===== src/rtl/tl_ul_arbiter_2to1.sv =====
// Two-master to one-slave TileLink-UL arbiter.
// Master 0 is the instruction port and master 1 is the data port. One A beat
// is granted at a time with round-robin priority, registered, and sent to the
// slave. The single outstanding response is then routed back to its owner.
// Optional response watchdog: define TLUL_ARB_TIMEOUT_EN.
module tl_ul_arbiter_2to1 #(
  parameter int ADDR_W         = 12,
  parameter int DATA_W         = 32,
  parameter int TIMEOUT_CYCLES = 255
) (
  input  logic                  clk,
  input  logic                  reset,
  input  logic [1:0]            m_a_valid_i,
  input  logic [5:0]            m_a_opcode_i,
  input  logic [2*ADDR_W-1:0]   m_a_address_i,
  input  logic [2*DATA_W-1:0]   m_a_data_i,
  input  logic [3:0]            m_a_size_i,
  input  logic [3:0]            m_a_mask_i,
  output logic [1:0]            m_a_ready_o,
  output logic [1:0]            m_d_valid_o,
  output logic [2:0]            m_d_opcode_o,
  output logic [1:0]            m_d_size_o,
  output logic [DATA_W-1:0]     m_d_data_o,
  input  logic [1:0]            m_d_ready_i,
  output logic                  s_a_valid_o,
  output logic [2:0]            s_a_opcode_o,
  output logic [ADDR_W-1:0]     s_a_address_o,
  output logic [DATA_W-1:0]     s_a_data_o,
  output logic [1:0]            s_a_size_o,
  output logic [1:0]            s_a_mask_o,
  input  logic                  s_a_ready_i,
  input  logic                  s_d_valid_i,
  input  logic [2:0]            s_d_opcode_i,
  input  logic [1:0]            s_d_size_i,
  input  logic [DATA_W-1:0]     s_d_data_i,
  output logic                  s_d_ready_o,
  output logic                  timeout_o
);

  typedef enum logic [1:0] {
    IDLE = 2'd0,
    REQ  = 2'd1,
    RESP = 2'd2
  } state_e;

  state_e              state_q, state_d;
  logic                owner_q, owner_d;
  logic                last_grant_q, last_grant_d;
  logic [2:0]          s_a_opcode_q, s_a_opcode_d;
  logic [ADDR_W-1:0]   s_a_address_q, s_a_address_d;
  logic [DATA_W-1:0]   s_a_data_q, s_a_data_d;
  logic [1:0]          s_a_size_q, s_a_size_d;
  logic [1:0]          s_a_mask_q, s_a_mask_d;

  logic                any_req;
  logic                winner;
  logic [2:0]          win_opcode;
  logic [ADDR_W-1:0]   win_address;
  logic [DATA_W-1:0]   win_data;
  logic [1:0]          win_size;
  logic [1:0]          win_mask;

`ifdef TLUL_ARB_TIMEOUT_EN
  localparam int CNT_W = ($clog2(TIMEOUT_CYCLES + 1) > 8) ? $clog2(TIMEOUT_CYCLES + 1) : 8;
  localparam logic [CNT_W-1:0] CNT_LIMIT = CNT_W'(TIMEOUT_CYCLES);
  localparam logic [DATA_W-1:0] ERR_DATA = DATA_W'(32'hDEAD_BEEF);

  logic [CNT_W-1:0]    cnt_q, cnt_d;
  logic                timeout_q, timeout_d;
`endif

  // Round-robin pick: a lone requester wins, a tie goes to the master not granted last.
  always_comb begin
    any_req     = |m_a_valid_i;
    winner      = (&m_a_valid_i) ? ~last_grant_q : m_a_valid_i[1];
    win_opcode  = winner ? m_a_opcode_i[5:3] : m_a_opcode_i[2:0];
    win_address = winner ? m_a_address_i[2*ADDR_W-1:ADDR_W] : m_a_address_i[ADDR_W-1:0];
    win_data    = winner ? m_a_data_i[2*DATA_W-1:DATA_W] : m_a_data_i[DATA_W-1:0];
    win_size    = winner ? m_a_size_i[3:2] : m_a_size_i[1:0];
    win_mask    = winner ? m_a_mask_i[3:2] : m_a_mask_i[1:0];
  end

  // Next-state and output decode for the IDLE/REQ/RESP transaction sequencer.
  always_comb begin
    state_d       = state_q;
    owner_d       = owner_q;
    last_grant_d  = last_grant_q;
    s_a_opcode_d  = s_a_opcode_q;
    s_a_address_d = s_a_address_q;
    s_a_data_d    = s_a_data_q;
    s_a_size_d    = s_a_size_q;
    s_a_mask_d    = s_a_mask_q;
    m_a_ready_o   = 2'b00;
    m_d_valid_o   = 2'b00;
    m_d_opcode_o  = 3'd0;
    m_d_size_o    = 2'd0;
    m_d_data_o    = '0;
    s_a_valid_o   = 1'b0;
    s_d_ready_o   = 1'b0;
`ifdef TLUL_ARB_TIMEOUT_EN
    cnt_d         = cnt_q;
    timeout_d     = timeout_q;
`endif
    case (state_q)
      IDLE: begin
        // Ready is gated by reset so an asserted reset never shows a grant.
        if (any_req && reset) begin
          m_a_ready_o[winner] = 1'b1;
          s_a_opcode_d        = win_opcode;
          s_a_address_d       = win_address;
          s_a_data_d          = win_data;
          s_a_size_d          = win_size;
          s_a_mask_d          = win_mask;
          owner_d             = winner;
          last_grant_d        = winner;
          state_d             = REQ;
        end
      end
      REQ: begin
        s_a_valid_o = 1'b1;
`ifdef TLUL_ARB_TIMEOUT_EN
        cnt_d       = '0;
`endif
        if (s_a_ready_i) begin
          state_d = RESP;
        end
      end
      RESP: begin
`ifdef TLUL_ARB_TIMEOUT_EN
        if (cnt_q == CNT_LIMIT) begin
          // Slave gave up on: answer locally and ignore the slave from now on.
          m_d_valid_o[owner_q] = 1'b1;
          m_d_opcode_o         = (s_a_opcode_q == 3'd4) ? 3'd1 : 3'd0;
          m_d_size_o           = s_a_size_q;
          m_d_data_o           = ERR_DATA;
          timeout_d            = 1'b1;
          if (m_d_ready_i[owner_q]) begin
            state_d = IDLE;
          end
        end else begin
          m_d_valid_o[owner_q] = s_d_valid_i;
          m_d_opcode_o         = s_d_opcode_i;
          m_d_size_o           = s_d_size_i;
          m_d_data_o           = s_d_data_i;
          s_d_ready_o          = m_d_ready_i[owner_q];
          if (!s_d_valid_i) begin
            cnt_d = cnt_q + 1'b1;
          end
          if (s_d_valid_i && m_d_ready_i[owner_q]) begin
            state_d = IDLE;
          end
        end
`else
        m_d_valid_o[owner_q] = s_d_valid_i;
        m_d_opcode_o         = s_d_opcode_i;
        m_d_size_o           = s_d_size_i;
        m_d_data_o           = s_d_data_i;
        s_d_ready_o          = m_d_ready_i[owner_q];
        if (s_d_valid_i && m_d_ready_i[owner_q]) begin
          state_d = IDLE;
        end
`endif
      end
      default: begin
        state_d = IDLE;
      end
    endcase
  end

  // Sequencer state, ownership, round-robin history and the registered A beat.
  always_ff @(posedge clk or negedge reset) begin
    if (!reset) begin
      state_q       <= IDLE;
      owner_q       <= 1'b0;
      last_grant_q  <= 1'b1;
      s_a_opcode_q  <= 3'd0;
      s_a_address_q <= '0;
      s_a_data_q    <= '0;
      s_a_size_q    <= 2'd0;
      s_a_mask_q    <= 2'd0;
    end else begin
      state_q       <= state_d;
      owner_q       <= owner_d;
      last_grant_q  <= last_grant_d;
      s_a_opcode_q  <= s_a_opcode_d;
      s_a_address_q <= s_a_address_d;
      s_a_data_q    <= s_a_data_d;
      s_a_size_q    <= s_a_size_d;
      s_a_mask_q    <= s_a_mask_d;
    end
  end

`ifdef TLUL_ARB_TIMEOUT_EN
  // Watchdog counter and its sticky flag.
  always_ff @(posedge clk or negedge reset) begin
    if (!reset) begin
      cnt_q     <= '0;
      timeout_q <= 1'b0;
    end else begin
      cnt_q     <= cnt_d;
      timeout_q <= timeout_d;
    end
  end

  assign timeout_o = timeout_q;
`else
  assign timeout_o = 1'b0;
`endif

  assign s_a_opcode_o  = s_a_opcode_q;
  assign s_a_address_o = s_a_address_q;
  assign s_a_data_o    = s_a_data_q;
  assign s_a_size_o    = s_a_size_q;
  assign s_a_mask_o    = s_a_mask_q;

endmodule
### src/rtl/rf_wb_arbiter_pkg.sv
// rf_wb_pkg: shared widths, source indices and request type for the writeback arbiter
package rf_wb_pkg;
    localparam int ADDR_W  = 5;
    localparam int DATA_W  = 32;
    localparam int SRC_ALU = 0;
    localparam int SRC_MEM = 1;
    localparam int SRC_MDU = 2;
    typedef struct packed {
        logic [ADDR_W-1:0] addr;
        logic [DATA_W-1:0] data;
    } wb_req_t;
endpackage

### src/rtl/rf_wb_arbiter_if.sv
// rf_wb_arbiter_if: valid/ready writeback source bundle, one lane per source
//   src_valid  source i presents a write request
//   src_addr   dest register of source i at [i*ADDR_W +: ADDR_W]
//   src_data   write data of source i at [i*DATA_W +: DATA_W]
//   src_ready  buffer i can accept this cycle
interface rf_wb_arbiter_if import rf_wb_pkg::*; #(parameter int NUM_SRC = 3) ();
    logic [NUM_SRC-1:0]        src_valid;
    logic [NUM_SRC*ADDR_W-1:0] src_addr;
    logic [NUM_SRC*DATA_W-1:0] src_data;
    logic [NUM_SRC-1:0]        src_ready;
    modport master (output src_valid, output src_addr, output src_data, input src_ready);
    modport slave (input src_valid, input src_addr, input src_data, output src_ready);
endinterface

### src/rtl/rf_wb_arbiter_rr.sv
// rr_arbiter: combinational round-robin grant over req_i starting at ptr_i
//   req_i       request vector
//   ptr_i       highest-priority index this cycle
//   grant_o     one-hot grant (zero when no request)
//   next_ptr_o  index after the granted one, or ptr_i when nothing is granted
module rr_arbiter #(
    parameter int N = 3,
    localparam int PW = $clog2(N)
) (
    input  logic [N-1:0]  req_i,
    input  logic [PW-1:0] ptr_i,
    output logic [N-1:0]  grant_o,
    output logic [PW-1:0] next_ptr_o
);
    always_comb begin
        int idx;
        logic found;
        grant_o    = '0;
        next_ptr_o = ptr_i;
        found      = 1'b0;
        idx        = 0;
        for (int o = 0; o < N; o++) begin
            idx = (int'(ptr_i) + o) % N;
            if (!found && req_i[idx]) begin
                grant_o[idx] = 1'b1;
                next_ptr_o   = PW'((idx + 1) % N);
                found        = 1'b1;
            end
        end
    end
endmodule

### src/rtl/rf_wb_arbiter.sv
// rf_wb_arbiter: shares the register-file write port among NUM_SRC buffered writeback sources
//   clk_i, rst_i           clock, synchronous active-high reset
//   src                    per-source valid/ready request lanes (slave side)
//   RegWrite_o/RDaddr_o/RDdata_o  registered write port to Reg_File
//   RSaddr_i/RTaddr_i      read addresses checked against pending writes
//   rs_hazard_o/rt_hazard_o  read register still has an uncommitted write
//   busy_o                 any buffer full or write stage active
module rf_wb_arbiter import rf_wb_pkg::*; #(
    parameter int NUM_SRC = 3
) (
    input  logic              clk_i,
    input  logic              rst_i,
    rf_wb_arbiter_if.slave    src,
    output logic              RegWrite_o,
    output logic [ADDR_W-1:0] RDaddr_o,
    output logic [DATA_W-1:0] RDdata_o,
    input  logic [ADDR_W-1:0] RSaddr_i,
    input  logic [ADDR_W-1:0] RTaddr_i,
    output logic              rs_hazard_o,
    output logic              rt_hazard_o,
    output logic              busy_o
);
    localparam int PW = $clog2(NUM_SRC);
    wb_req_t             buf_q [NUM_SRC];
    logic [NUM_SRC-1:0]  full_q, grant, accept;
    logic [PW-1:0]       ptr_q, ptr_d;
    logic                we_q;
    logic [ADDR_W-1:0]   wa_q;
    logic [DATA_W-1:0]   wd_q;
    wb_req_t             sel;
    logic                rs_pend, rt_pend;
    rr_arbiter #(.N(NUM_SRC)) u_arb (
        .req_i      (full_q),
        .ptr_i      (ptr_q),
        .grant_o    (grant),
        .next_ptr_o (ptr_d)
    );
    // A buffer being drained this cycle can be refilled at the same edge.
    assign src.src_ready = ~full_q | grant;
    assign accept        = src.src_valid & src.src_ready;
    always_comb begin
        sel     = '0;
        rs_pend = we_q && wa_q == RSaddr_i;
        rt_pend = we_q && wa_q == RTaddr_i;
        for (int i = 0; i < NUM_SRC; i++) begin
            if (grant[i]) sel = buf_q[i];
            if (full_q[i] && buf_q[i].addr == RSaddr_i) rs_pend = 1'b1;
            if (full_q[i] && buf_q[i].addr == RTaddr_i) rt_pend = 1'b1;
        end
    end
    always_ff @(posedge clk_i) begin
        if (rst_i) begin
            full_q <= '0;
            ptr_q  <= '0;
            we_q   <= 1'b0;
            wa_q   <= '0;
            wd_q   <= '0;
        end else begin
            for (int i = 0; i < NUM_SRC; i++) begin
                if (accept[i]) begin
                    full_q[i] <= 1'b1;
                    buf_q[i]  <= '{addr: src.src_addr[i*ADDR_W +: ADDR_W], data: src.src_data[i*DATA_W +: DATA_W]};
                end else if (grant[i]) begin
                    full_q[i] <= 1'b0;
                end
            end
            ptr_q <= ptr_d;
            // r0 writes are drained like any other but never strobe the register file.
            we_q  <= |grant && sel.addr != '0;
            if (|grant) begin
                wa_q <= sel.addr;
                wd_q <= sel.data;
            end
        end
    end
    assign RegWrite_o  = we_q;
    assign RDaddr_o    = wa_q;
    assign RDdata_o    = wd_q;
    assign rs_hazard_o = rs_pend && RSaddr_i != '0;
    assign rt_hazard_o = rt_pend && RTaddr_i != '0;
    assign busy_o      = |full_q || we_q;
endmodule

### src/flat_wrapper.sv
// flat-port wrapper written by rule: the top's interface ports become plain ports
module rf_wb_arbiter_flat import rf_wb_pkg::*;
#(
    parameter int NUM_SRC = 3
)
  (clk_i, rst_i, RegWrite_o, RDaddr_o, RDdata_o, RSaddr_i, RTaddr_i, rs_hazard_o, rt_hazard_o, busy_o, src_src_valid, src_src_addr, src_src_data, src_src_ready);
  rf_wb_arbiter_if #(.NUM_SRC(NUM_SRC)) src_i ();
  input  logic clk_i;
  input  logic rst_i;
  output logic RegWrite_o;
  output logic [ADDR_W-1:0] RDaddr_o;
  output logic [DATA_W-1:0] RDdata_o;
  input  logic [ADDR_W-1:0] RSaddr_i;
  input  logic [ADDR_W-1:0] RTaddr_i;
  output logic rs_hazard_o;
  output logic rt_hazard_o;
  output logic busy_o;
  input wire logic [$bits(src_i.src_valid)-1:0] src_src_valid;
  input wire logic [$bits(src_i.src_addr)-1:0] src_src_addr;
  input wire logic [$bits(src_i.src_data)-1:0] src_src_data;
  output wire logic [$bits(src_i.src_ready)-1:0] src_src_ready;
  assign src_i.src_valid = src_src_valid;
  assign src_i.src_addr = src_src_addr;
  assign src_i.src_data = src_src_data;
  assign src_src_ready = src_i.src_ready;
  rf_wb_arbiter #(.NUM_SRC(NUM_SRC)) u_core (.clk_i(clk_i), .rst_i(rst_i), .src(src_i), .RegWrite_o(RegWrite_o), .RDaddr_o(RDaddr_o), .RDdata_o(RDdata_o), .RSaddr_i(RSaddr_i), .RTaddr_i(RTaddr_i), .rs_hazard_o(rs_hazard_o), .rt_hazard_o(rt_hazard_o), .busy_o(busy_o));
endmodule
### config.mk
export PLATFORM = sky130hd
export DESIGN_NAME = rf_wb_arbiter_flat
export DESIGN_NICKNAME = d
export VERILOG_FILES = /design/src/rtl/rf_wb_arbiter_pkg.sv /design/src/rtl/rf_wb_arbiter_if.sv /design/src/rtl/rf_wb_arbiter_rr.sv /design/src/rtl/rf_wb_arbiter.sv /design/src/flat_wrapper.sv
export SDC_FILE = /design/constraint.sdc
export NUM_CORES = 1
export LEC_CHECK = 0
export BUFFER_PORTS_ARGS = -buffer_cell sky130_fd_sc_hd__buf_2
export CAP_MARGIN = 10
export CORE_UTILIZATION = 36
export CTS_CLUSTER_DIAMETER = 40
export CTS_CLUSTER_SIZE = 24
export DETAILED_ROUTE_END_ITERATION = 8
export GPL_TIMING_DRIVEN = 0
export SLEW_MARGIN = 10
export SYNTH_ARGS = -nofsm -noshare
export SYNTH_HDL_FRONTEND = slang
export SYNTH_SLANG_ARGS = --single-unit
### constraint.sdc
create_clock -name clk_i -period 10.3 [get_ports clk_i]
set_input_delay 1.03 -clock clk_i [delete_from_list [all_inputs] [get_ports clk_i]]
set_output_delay 1.03 -clock clk_i [all_outputs]
set_load 0.005 [all_outputs]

········

*TASK DIRECTIONS*
Output the listing verbatim through the "sent to the" line.

*EXERCISE RESPONSE*
===== src/rtl/tl_ul_arbiter_2to1.sv =====
// Two-master to one-slave TileLink-UL arbiter.
// Master 0 is the instruction port and master 1 is the data port. One A beat
// is granted at a time with round-robin priority, registered, and sent to the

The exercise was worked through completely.